## EXERCISE AIM
Among the entries that follow, count the lines with the word "flip" and report the number by itself.

########

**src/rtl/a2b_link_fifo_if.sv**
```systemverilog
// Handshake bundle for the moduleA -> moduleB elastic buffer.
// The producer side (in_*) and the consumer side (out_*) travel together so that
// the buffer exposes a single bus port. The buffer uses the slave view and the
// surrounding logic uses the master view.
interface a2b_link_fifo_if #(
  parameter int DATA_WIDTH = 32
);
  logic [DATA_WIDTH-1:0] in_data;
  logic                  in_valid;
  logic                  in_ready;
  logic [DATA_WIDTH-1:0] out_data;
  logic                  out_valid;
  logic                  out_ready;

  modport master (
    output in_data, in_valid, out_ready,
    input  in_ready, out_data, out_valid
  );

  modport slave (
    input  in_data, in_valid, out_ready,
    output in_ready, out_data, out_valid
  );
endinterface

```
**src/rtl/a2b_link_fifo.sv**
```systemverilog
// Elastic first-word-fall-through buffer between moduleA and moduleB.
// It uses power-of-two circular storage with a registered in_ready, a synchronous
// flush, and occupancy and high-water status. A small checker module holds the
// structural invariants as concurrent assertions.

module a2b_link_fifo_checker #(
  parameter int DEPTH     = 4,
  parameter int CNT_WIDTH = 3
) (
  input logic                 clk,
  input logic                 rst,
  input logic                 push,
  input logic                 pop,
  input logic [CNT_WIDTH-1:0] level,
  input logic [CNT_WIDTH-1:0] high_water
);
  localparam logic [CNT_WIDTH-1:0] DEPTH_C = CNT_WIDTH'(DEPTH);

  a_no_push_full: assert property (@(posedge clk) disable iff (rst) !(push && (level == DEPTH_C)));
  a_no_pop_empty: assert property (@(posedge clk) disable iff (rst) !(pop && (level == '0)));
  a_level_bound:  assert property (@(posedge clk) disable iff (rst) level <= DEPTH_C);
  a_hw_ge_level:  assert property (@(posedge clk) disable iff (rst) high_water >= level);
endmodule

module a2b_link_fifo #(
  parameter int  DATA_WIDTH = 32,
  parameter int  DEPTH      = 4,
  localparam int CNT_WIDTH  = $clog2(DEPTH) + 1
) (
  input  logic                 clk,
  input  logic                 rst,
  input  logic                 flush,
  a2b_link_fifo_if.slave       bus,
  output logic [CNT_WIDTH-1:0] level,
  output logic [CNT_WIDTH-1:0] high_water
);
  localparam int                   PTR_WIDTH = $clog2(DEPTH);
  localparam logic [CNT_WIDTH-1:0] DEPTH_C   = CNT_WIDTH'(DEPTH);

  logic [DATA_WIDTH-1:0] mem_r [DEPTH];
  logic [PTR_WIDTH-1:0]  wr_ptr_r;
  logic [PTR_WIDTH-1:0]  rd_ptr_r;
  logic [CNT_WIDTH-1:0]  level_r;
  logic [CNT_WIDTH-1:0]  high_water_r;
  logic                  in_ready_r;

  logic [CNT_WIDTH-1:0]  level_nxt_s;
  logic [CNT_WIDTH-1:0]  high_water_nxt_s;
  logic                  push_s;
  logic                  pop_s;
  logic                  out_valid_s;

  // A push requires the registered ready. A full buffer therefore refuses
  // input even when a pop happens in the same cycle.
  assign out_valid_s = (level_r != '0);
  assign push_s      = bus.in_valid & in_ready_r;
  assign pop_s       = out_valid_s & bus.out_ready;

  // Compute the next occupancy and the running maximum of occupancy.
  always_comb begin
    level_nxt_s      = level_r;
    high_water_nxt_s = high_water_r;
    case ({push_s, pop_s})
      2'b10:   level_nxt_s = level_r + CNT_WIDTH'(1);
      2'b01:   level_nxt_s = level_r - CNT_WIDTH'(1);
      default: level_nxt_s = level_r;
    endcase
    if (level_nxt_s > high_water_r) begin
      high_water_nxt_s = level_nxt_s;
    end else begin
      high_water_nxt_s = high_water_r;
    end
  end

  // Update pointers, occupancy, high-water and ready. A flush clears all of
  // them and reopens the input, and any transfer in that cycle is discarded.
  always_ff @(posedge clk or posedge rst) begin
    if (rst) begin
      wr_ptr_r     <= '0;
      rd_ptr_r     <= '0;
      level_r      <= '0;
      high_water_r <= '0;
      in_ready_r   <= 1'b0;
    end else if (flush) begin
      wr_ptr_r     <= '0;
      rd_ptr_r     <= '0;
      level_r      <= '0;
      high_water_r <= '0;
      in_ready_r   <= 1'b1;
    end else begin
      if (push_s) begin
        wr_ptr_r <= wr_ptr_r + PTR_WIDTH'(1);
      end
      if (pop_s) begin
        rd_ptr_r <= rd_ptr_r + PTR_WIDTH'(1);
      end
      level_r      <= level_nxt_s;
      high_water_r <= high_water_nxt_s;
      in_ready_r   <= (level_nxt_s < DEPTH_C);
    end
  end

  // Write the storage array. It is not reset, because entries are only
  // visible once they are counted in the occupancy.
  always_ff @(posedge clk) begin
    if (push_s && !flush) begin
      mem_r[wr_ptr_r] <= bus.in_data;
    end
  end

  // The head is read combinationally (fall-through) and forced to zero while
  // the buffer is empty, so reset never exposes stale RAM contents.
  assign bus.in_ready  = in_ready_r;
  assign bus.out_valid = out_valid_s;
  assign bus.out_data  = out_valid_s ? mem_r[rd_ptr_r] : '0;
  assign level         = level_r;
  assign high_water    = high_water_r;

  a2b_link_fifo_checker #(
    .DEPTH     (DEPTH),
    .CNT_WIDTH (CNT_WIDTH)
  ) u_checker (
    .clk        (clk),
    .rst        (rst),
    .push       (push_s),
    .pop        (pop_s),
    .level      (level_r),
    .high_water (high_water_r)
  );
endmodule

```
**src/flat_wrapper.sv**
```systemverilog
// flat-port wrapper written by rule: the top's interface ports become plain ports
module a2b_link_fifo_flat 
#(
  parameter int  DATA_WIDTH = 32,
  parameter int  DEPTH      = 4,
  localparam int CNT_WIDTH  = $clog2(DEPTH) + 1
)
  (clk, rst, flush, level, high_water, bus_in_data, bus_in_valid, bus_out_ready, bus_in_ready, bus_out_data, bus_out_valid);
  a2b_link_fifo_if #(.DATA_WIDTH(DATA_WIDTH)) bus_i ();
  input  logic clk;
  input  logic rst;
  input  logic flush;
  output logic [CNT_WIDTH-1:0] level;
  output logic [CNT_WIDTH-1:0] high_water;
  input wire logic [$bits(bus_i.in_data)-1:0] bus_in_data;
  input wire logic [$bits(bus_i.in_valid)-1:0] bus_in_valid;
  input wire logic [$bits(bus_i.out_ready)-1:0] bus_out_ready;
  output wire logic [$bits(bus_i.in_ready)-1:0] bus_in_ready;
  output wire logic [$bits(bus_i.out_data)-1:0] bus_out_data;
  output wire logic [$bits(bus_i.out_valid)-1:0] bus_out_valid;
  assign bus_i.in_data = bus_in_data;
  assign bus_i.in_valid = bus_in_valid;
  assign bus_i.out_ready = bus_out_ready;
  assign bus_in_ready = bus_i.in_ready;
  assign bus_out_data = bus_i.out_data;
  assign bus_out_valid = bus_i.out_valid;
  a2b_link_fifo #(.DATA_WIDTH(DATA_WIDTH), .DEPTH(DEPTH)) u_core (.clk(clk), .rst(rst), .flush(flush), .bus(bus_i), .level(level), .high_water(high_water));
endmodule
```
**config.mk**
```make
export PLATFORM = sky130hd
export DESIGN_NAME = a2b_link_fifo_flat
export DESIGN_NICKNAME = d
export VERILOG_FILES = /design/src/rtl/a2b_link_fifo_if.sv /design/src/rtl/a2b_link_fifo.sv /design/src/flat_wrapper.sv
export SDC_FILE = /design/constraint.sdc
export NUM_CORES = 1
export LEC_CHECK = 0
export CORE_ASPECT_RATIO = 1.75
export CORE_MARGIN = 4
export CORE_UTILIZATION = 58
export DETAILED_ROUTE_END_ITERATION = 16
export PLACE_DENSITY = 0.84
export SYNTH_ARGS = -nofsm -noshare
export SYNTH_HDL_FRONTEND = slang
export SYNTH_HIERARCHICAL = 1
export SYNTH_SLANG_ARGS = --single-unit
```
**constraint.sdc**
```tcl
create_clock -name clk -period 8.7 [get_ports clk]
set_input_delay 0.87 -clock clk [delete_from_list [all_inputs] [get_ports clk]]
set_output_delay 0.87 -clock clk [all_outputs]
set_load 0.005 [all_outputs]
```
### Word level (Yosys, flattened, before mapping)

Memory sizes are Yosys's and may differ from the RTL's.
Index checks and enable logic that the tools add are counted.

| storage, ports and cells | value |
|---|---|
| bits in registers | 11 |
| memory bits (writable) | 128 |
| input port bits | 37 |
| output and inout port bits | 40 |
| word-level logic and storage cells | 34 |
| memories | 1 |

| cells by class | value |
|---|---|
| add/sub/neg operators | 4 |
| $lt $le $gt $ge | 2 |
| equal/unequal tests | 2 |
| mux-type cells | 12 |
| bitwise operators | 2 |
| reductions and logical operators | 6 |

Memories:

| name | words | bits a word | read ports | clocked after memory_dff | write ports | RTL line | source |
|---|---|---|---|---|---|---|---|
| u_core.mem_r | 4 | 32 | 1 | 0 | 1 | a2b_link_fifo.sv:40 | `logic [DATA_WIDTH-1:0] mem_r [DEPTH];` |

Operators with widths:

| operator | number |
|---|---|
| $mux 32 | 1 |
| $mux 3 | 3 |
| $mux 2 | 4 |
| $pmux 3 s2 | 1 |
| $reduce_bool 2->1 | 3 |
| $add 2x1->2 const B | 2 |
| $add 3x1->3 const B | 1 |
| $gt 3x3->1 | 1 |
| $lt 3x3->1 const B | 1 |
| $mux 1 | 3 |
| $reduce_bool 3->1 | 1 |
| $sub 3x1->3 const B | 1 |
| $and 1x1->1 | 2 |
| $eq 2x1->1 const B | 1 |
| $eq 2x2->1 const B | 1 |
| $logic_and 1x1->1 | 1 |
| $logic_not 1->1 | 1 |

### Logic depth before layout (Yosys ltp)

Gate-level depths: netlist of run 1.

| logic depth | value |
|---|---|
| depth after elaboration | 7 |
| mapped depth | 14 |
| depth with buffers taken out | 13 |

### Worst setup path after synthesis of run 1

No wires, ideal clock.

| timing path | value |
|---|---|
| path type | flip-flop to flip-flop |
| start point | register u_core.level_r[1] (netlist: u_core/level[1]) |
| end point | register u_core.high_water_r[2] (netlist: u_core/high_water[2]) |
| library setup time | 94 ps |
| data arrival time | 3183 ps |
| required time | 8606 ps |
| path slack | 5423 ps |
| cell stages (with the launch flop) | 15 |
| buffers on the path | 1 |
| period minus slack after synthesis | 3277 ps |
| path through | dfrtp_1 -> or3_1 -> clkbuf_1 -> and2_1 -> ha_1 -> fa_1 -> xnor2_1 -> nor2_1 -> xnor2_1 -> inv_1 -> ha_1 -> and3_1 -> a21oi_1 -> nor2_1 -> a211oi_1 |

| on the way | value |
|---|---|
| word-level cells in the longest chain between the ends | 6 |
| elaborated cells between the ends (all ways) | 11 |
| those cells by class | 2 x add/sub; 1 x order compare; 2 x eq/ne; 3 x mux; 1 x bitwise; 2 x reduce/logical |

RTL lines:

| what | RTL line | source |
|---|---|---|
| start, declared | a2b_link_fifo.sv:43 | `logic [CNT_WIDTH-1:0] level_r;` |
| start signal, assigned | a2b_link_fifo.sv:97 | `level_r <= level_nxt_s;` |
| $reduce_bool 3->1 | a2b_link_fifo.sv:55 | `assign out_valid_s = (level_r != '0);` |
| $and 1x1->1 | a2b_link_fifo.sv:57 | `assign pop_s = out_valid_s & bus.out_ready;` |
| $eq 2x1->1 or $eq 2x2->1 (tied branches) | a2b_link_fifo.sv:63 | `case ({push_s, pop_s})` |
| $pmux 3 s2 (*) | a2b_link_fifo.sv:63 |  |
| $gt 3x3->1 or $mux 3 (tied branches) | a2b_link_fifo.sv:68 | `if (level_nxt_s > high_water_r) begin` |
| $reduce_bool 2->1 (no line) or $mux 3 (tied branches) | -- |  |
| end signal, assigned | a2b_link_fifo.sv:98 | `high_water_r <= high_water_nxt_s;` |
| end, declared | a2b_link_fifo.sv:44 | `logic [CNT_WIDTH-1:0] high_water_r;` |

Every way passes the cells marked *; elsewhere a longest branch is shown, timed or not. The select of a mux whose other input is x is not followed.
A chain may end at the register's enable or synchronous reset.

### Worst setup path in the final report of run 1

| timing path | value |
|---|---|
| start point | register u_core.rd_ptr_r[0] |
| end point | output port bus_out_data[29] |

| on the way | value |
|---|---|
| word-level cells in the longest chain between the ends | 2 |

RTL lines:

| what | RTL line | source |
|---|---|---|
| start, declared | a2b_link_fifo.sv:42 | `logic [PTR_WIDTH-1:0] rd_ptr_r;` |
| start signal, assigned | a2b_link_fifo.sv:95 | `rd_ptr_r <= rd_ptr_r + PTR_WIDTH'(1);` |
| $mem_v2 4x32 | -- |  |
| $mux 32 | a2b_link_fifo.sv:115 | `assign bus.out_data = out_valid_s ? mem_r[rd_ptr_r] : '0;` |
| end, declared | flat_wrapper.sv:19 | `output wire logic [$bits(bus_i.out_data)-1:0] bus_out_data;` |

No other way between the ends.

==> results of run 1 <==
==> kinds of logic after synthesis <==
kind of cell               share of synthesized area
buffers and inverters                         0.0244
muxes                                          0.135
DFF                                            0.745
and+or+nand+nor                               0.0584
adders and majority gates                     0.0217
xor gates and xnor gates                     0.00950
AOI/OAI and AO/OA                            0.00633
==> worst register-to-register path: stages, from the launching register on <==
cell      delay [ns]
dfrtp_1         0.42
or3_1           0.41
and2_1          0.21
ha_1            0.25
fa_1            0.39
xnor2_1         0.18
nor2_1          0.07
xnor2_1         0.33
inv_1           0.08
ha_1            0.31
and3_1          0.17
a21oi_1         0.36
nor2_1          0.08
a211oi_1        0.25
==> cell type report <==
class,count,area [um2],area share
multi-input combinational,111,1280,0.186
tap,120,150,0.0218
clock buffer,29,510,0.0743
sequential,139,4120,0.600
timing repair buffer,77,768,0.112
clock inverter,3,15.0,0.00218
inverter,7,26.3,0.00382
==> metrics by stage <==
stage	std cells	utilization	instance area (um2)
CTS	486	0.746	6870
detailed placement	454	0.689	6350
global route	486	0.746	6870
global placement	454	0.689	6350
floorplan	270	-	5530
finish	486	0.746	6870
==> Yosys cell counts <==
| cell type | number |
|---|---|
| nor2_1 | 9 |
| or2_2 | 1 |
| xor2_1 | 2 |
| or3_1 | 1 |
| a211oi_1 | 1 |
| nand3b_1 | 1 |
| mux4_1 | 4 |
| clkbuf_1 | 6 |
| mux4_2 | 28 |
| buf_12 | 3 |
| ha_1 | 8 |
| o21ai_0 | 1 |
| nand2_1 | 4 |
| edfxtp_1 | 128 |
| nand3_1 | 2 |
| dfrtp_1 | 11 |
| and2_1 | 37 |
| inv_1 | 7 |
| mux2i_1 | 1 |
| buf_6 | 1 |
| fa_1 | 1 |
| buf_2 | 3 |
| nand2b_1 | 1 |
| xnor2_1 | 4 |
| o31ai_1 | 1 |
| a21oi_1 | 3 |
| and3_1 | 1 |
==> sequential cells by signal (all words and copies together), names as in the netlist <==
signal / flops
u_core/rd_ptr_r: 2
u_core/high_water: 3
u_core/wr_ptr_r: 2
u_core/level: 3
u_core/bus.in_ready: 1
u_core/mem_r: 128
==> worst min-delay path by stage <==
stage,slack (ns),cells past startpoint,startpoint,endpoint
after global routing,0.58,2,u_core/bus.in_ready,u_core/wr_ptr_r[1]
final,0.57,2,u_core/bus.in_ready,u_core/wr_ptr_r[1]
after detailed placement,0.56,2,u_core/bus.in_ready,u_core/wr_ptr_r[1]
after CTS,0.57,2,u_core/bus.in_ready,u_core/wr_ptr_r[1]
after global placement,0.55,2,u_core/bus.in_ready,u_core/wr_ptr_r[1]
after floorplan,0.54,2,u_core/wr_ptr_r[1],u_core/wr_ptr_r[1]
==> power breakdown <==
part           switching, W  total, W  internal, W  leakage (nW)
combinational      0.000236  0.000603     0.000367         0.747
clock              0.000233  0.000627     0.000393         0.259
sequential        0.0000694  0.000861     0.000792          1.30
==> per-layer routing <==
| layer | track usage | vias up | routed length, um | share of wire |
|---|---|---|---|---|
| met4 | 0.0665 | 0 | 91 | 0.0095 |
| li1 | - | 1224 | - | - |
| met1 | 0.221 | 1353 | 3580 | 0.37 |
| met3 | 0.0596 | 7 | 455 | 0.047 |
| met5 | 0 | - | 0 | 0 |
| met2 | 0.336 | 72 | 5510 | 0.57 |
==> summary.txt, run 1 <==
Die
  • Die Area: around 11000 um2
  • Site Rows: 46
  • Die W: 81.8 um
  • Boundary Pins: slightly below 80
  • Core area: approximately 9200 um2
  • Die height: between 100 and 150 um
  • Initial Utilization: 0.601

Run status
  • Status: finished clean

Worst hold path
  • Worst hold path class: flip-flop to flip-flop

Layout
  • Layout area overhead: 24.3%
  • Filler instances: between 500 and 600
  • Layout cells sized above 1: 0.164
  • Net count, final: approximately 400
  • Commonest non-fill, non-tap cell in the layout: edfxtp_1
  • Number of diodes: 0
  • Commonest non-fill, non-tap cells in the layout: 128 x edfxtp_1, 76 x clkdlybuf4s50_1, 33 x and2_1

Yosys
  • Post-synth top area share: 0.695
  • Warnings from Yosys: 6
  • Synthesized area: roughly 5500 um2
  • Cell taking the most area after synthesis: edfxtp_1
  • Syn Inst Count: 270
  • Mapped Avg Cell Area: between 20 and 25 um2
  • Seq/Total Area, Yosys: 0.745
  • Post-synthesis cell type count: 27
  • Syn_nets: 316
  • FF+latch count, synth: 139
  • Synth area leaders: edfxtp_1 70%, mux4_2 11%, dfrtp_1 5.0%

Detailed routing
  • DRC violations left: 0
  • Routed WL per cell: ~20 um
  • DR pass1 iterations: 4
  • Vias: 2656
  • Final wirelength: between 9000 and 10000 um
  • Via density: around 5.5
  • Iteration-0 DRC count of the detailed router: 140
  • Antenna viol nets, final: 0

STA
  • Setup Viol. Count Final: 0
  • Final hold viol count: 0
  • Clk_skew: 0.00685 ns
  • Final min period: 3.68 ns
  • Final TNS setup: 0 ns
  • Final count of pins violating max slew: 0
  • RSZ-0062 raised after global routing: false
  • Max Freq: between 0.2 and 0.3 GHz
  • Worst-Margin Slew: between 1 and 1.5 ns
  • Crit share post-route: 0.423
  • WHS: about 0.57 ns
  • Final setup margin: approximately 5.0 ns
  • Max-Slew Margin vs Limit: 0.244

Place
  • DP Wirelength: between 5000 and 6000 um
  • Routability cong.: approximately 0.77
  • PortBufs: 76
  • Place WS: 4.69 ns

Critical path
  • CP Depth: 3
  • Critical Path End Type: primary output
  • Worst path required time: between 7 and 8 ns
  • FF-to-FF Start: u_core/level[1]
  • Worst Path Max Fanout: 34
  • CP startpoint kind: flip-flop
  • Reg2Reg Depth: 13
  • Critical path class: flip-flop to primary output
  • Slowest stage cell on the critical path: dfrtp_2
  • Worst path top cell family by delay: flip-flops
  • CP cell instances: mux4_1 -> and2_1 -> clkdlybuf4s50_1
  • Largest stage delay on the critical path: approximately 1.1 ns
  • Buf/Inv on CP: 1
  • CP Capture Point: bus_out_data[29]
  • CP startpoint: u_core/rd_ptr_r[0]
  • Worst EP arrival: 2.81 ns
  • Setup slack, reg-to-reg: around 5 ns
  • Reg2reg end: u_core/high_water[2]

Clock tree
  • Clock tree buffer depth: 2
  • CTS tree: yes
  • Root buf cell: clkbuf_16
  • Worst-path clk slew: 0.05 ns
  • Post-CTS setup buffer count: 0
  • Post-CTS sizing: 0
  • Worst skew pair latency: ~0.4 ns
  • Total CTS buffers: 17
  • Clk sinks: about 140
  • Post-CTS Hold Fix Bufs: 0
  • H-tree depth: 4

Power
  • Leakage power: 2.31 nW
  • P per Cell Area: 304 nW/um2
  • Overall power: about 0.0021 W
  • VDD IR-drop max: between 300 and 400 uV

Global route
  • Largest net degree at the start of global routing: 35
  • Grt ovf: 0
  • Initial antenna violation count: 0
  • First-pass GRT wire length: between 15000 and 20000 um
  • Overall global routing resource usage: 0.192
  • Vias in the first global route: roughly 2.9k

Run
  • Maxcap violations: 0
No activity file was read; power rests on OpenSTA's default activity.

########

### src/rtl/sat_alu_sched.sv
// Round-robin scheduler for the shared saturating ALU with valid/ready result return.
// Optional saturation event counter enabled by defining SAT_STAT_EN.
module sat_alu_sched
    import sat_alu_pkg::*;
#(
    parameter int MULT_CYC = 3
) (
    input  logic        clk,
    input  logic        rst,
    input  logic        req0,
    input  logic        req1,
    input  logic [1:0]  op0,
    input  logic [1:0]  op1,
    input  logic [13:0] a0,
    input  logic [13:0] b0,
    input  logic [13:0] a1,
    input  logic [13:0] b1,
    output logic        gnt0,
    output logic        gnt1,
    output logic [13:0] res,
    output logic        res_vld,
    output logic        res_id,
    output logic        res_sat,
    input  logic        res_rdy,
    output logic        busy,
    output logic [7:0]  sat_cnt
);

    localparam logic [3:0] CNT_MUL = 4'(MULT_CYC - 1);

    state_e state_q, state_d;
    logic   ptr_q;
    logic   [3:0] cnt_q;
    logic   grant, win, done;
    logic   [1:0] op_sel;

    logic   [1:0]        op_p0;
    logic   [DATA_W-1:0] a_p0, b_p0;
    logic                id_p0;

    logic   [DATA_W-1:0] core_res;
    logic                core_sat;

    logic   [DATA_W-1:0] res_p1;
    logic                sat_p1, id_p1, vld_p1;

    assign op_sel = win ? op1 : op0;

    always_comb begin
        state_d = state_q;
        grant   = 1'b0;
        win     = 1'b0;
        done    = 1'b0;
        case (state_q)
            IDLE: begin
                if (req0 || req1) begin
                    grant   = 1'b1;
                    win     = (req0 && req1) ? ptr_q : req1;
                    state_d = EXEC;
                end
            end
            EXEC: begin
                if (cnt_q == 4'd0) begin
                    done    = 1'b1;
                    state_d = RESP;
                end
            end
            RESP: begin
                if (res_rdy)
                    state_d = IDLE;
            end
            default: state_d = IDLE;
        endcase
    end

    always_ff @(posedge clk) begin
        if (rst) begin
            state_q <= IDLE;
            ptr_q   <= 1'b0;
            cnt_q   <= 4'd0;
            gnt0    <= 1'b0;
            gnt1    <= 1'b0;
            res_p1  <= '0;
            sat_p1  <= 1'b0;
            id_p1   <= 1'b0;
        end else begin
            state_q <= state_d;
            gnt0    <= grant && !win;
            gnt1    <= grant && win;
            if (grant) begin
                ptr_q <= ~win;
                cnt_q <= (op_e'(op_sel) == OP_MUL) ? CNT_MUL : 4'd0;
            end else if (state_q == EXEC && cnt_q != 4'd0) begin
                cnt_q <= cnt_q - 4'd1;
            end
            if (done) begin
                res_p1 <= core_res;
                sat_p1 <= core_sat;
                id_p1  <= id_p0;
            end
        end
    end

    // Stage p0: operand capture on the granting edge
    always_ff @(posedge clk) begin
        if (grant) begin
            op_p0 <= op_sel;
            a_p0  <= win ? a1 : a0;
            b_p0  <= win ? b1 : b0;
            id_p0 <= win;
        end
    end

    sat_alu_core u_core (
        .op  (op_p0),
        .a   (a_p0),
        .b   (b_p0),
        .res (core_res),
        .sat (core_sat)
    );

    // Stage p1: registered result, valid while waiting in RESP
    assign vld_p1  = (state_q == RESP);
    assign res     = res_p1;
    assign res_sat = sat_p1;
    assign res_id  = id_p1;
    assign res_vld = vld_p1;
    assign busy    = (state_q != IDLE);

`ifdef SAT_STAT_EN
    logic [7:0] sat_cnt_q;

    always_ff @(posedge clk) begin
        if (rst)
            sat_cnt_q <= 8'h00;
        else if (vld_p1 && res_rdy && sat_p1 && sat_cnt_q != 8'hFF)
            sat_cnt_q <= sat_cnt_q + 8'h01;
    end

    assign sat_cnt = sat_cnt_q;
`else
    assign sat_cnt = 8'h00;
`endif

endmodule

########

## EXERCISE RESPONSE
5